Обходчик, будто вырос, встал над нею, потом присел на корточки и, отложив кувалду, вынул из кармана вареное яйцо. Протянул ей:
- На, пожуй... Попробуй сесть на рижский, если не торопишься, - сказал он, глядя, как Мария ест. - Ждать долго, но зато люди там спокойные, с понятием, он подобрал кувалду и поднялся, чтобы продолжить свой неспешный путь вдоль путей.
Доверившись его словам и своему упрямому желанию удачи, Мария согласилась дожидаться вечернего поезда из Риги. В сторонке от платформы, возле насыпи, в тени лесопосадок, на мягком мху, усыпанном сосновой хвоей, она без снов и без забот спала весь день - лишь вскидывалась всякий раз, как только насыпь принималась вдруг дрожать, шурша песком и камешками. Товарный проползал по рельсам, с воем проносился скорый, пробегала, брякая, дрезина; потом надолго все стихало, томный воздух замирал, звенело солнце, тень пахла лапником, смолой, и сон был сладок. Когда же воздух стал тускнеть и остывать, Мария встала и вернулась на платформу. Там, как и утром, было пусто, никто опять во Псков не собирался, и это тревожило. Когда тревога и надежда устали в ней бороться и Мария успокоилась, показался синий тепловоз. Гудя нутром, приблизился и встал - но двери всех вагонов оставались заперты. Тепловоз и стоя не переставал гудеть, грозя вот-вот тронуться в путь. Мария, охнув, побежала вдоль состава. Открытой оказалась дверь вагона-ресторана. На табурете в тамбуре сидел, согнувшись, длинный парень в фартуке и чистил картошку, бросая ее в дюралевый бак перед собой. Вокруг него, казалось, облаком клубился запах жареного лука; из окон ресторана доносились звуки радио, мужской смех и звон посуды.

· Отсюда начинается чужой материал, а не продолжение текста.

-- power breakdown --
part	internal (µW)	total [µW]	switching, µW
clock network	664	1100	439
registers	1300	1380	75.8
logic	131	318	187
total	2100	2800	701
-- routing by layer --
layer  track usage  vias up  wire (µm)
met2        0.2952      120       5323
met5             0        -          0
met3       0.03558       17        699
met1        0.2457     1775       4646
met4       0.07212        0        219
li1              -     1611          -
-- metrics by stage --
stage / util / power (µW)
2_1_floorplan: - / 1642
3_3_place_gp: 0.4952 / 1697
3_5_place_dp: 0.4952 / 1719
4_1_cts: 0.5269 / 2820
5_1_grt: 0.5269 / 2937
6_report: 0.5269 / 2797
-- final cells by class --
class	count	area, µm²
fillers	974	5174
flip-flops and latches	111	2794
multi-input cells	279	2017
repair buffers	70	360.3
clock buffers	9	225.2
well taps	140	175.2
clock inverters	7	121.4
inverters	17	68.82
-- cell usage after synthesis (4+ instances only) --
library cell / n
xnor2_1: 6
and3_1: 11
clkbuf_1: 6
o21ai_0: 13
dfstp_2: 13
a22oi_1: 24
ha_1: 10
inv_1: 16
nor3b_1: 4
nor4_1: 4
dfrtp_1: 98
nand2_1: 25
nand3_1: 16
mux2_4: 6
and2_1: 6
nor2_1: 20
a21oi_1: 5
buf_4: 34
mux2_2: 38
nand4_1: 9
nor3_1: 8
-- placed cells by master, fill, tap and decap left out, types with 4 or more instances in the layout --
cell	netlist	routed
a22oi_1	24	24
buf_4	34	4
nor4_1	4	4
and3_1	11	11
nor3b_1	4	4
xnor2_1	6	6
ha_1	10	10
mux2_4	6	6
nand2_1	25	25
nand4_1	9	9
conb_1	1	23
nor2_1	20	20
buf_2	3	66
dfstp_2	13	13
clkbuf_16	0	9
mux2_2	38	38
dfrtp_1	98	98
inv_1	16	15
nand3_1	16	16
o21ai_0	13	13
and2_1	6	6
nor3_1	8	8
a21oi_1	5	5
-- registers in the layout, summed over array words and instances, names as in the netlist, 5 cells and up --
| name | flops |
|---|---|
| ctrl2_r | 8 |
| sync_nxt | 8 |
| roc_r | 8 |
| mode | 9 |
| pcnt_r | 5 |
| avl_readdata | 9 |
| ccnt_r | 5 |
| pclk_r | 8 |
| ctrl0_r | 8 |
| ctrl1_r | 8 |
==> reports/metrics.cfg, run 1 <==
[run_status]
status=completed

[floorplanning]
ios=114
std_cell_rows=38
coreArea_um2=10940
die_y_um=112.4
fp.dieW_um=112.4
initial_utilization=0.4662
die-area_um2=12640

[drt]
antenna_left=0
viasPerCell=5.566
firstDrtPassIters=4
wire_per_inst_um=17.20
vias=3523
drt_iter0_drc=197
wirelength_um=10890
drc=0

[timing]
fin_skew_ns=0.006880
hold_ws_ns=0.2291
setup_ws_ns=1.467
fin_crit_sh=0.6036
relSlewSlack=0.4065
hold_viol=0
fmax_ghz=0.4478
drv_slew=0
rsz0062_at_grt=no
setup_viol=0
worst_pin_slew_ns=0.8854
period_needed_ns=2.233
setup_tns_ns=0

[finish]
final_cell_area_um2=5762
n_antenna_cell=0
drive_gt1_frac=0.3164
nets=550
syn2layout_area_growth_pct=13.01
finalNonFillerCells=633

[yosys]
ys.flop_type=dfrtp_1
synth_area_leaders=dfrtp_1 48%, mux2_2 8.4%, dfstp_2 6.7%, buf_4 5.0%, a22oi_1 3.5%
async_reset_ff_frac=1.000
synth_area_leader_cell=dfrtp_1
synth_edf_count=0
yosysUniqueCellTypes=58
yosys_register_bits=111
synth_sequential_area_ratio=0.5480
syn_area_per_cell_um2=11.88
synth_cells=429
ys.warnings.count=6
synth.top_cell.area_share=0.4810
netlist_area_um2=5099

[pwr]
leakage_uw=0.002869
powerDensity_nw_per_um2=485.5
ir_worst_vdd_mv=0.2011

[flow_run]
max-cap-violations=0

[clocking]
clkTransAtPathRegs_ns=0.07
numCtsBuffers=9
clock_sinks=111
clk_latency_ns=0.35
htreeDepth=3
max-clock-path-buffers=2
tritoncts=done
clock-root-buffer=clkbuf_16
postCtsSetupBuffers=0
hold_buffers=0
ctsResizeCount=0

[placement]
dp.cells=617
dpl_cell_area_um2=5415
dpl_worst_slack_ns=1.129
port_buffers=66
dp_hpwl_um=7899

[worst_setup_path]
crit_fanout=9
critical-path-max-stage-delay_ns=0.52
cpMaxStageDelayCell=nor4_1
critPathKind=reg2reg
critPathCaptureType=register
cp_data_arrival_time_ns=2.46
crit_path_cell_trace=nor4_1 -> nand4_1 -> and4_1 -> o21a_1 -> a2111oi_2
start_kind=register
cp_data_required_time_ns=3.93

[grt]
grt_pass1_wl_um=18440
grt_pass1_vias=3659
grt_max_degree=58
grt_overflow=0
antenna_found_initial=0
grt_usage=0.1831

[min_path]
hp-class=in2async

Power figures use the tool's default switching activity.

- Ты б разрешил пройти, - вцепившись в поручень, с мольбой сказала Мария парню. Он поглядел на нее с сочувствием и ответил, словно извиняясь, аккуратно выговаривая не родные ему русские слова:
- Сегодня пива нет.
- Я ж не о том! - сначала не поняв его, поторопилась объясниться с ним Мария, но вагон сильно дернуло, поезд тронулся, и ей пришлось отпрянуть. Парень с сожалением развел руками и исчез из глаз. Поезд быстро набрал скорость и ушел. Мария вновь одна осталась на платформе.
Она вернулась на шоссе и, вновь настроив шаг на долгую ходьбу, двинулась к Пскову. Справа, в окнах домов поселка Дуловка, уже трепетал багровыми и жаркими занавесками закат. Там, средь темнеющих сараев и домов, кричал мужик, должно быть, пьяный, упрямо препираясь с эхом собственного крика, зудела изредка бензопила, истошно лаяли собаки. Одна из них, как только Дуловка осталась за спиной, внезапно выпрыгнула из-под куста придорожной ольхи и молча подалась следом за Марией. С опущенной к асфальту мордой, с опущенными острыми ушами, она трусила сзади в десяти шагах, не приближаясь и не отставая. Мария мельком, чтоб не сбиться с шага, оглядывалась на ходу в надежде не увидеть хоть однажды за собою никого, но всякий раз бегущий пес оказывался перед глазами. Поддавшись страху и пытаясь разминуться с псом, она переходила от обочины к обочине - и пес трусцой пересекал шоссе наискосок. Настала ночь. Тень пса, как лодка на ночной воде, плыла бесшумно за Марией, и свет луны в его зрачках то остро вспыхивал подобно корабельным фонарям, то гас, когда он опускал глаза. Мария поначалу злилась, стыдясь своей боязни, потом, привыкнув к страху, подобрела и даже разговаривала с псом - когда садилась отдохнуть и пес, не приближаясь к ней, укладывался брюхом на асфальт.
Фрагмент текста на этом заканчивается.